- **EXERCISE DIRECTIONS**
Return every line from the records below in which the word "class" is found.

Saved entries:
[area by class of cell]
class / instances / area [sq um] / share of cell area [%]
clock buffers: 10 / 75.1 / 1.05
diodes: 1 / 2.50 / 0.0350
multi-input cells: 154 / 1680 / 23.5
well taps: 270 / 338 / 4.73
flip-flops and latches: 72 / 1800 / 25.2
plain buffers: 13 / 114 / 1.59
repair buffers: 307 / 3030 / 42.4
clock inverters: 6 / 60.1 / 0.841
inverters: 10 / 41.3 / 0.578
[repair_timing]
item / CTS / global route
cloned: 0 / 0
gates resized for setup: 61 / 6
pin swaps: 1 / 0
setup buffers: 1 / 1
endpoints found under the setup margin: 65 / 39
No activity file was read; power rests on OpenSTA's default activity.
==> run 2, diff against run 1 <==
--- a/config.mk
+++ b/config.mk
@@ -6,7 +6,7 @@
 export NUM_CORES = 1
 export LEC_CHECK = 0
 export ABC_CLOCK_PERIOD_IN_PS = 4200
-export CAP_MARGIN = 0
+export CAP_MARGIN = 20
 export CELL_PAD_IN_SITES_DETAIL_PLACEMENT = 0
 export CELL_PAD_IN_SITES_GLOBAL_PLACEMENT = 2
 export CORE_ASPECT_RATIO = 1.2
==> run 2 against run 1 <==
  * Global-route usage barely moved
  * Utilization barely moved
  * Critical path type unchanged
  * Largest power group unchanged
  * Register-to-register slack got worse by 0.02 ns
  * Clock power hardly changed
<file path="config.mk">
export PLATFORM = sky130hd
export DESIGN_NAME = sram_pixel_writer
export DESIGN_NICKNAME = d
export VERILOG_FILES = /design/src/rtl/sram_pixel_writer.sv
export SDC_FILE = /design/constraint.sdc
export NUM_CORES = 1
export LEC_CHECK = 0
export ABC_AREA = 1
export CORE_MARGIN = 10
export CORE_UTILIZATION = 45
export DETAILED_ROUTE_END_ITERATION = 10
export PLACE_DENSITY = 0.65
export SLEW_MARGIN = 20
export SYNTH_ARGS = -nofsm -noshare
export SYNTH_HDL_FRONTEND = slang
export SYNTH_SLANG_ARGS = --single-unit
</file>
<file path="constraint.sdc">
create_clock -name clk -period 3.8 [get_ports clk]
set_input_delay 0.76 -clock clk [delete_from_list [all_inputs] [get_ports clk]]
set_output_delay 0.76 -clock clk [all_outputs]
set_load 0.01 [all_outputs]
</file>
## config.mk

```make
export PLATFORM = sky130hd
export DESIGN_NAME = col_readout_sequencer
export DESIGN_NICKNAME = d
export VERILOG_FILES = /design/src/rtl/col_readout_pkg.sv /design/src/rtl/col_readout_outreg.sv /design/src/rtl/col_readout_sequencer.sv
export SDC_FILE = /design/constraint.sdc
export NUM_CORES = 1
export LEC_CHECK = 0
export ABC_AREA = 0
export CAP_MARGIN = 20
export CORE_ASPECT_RATIO = 1.25
export CORE_MARGIN = 2
export CORE_UTILIZATION = 40
export DETAILED_ROUTE_END_ITERATION = 16
export DONT_BUFFER_PORTS = 1
export SLEW_MARGIN = 10
export SYNTH_ARGS = -nofsm -noshare
export SYNTH_HDL_FRONTEND = slang
export SYNTH_SLANG_ARGS = --single-unit
export TNS_END_PERCENT = 100
```

## constraint.sdc

```tcl
create_clock -name clk -period 1.65 [get_ports clk]
set_input_delay 0.33 -clock clk [delete_from_list [all_inputs] [get_ports clk]]
set_output_delay 0.33 -clock clk [all_outputs]
set_load 0.02 [all_outputs]
```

- **EXERCISE RESULT**
[area by class of cell]
class / instances / area [sq um] / share of cell area [%]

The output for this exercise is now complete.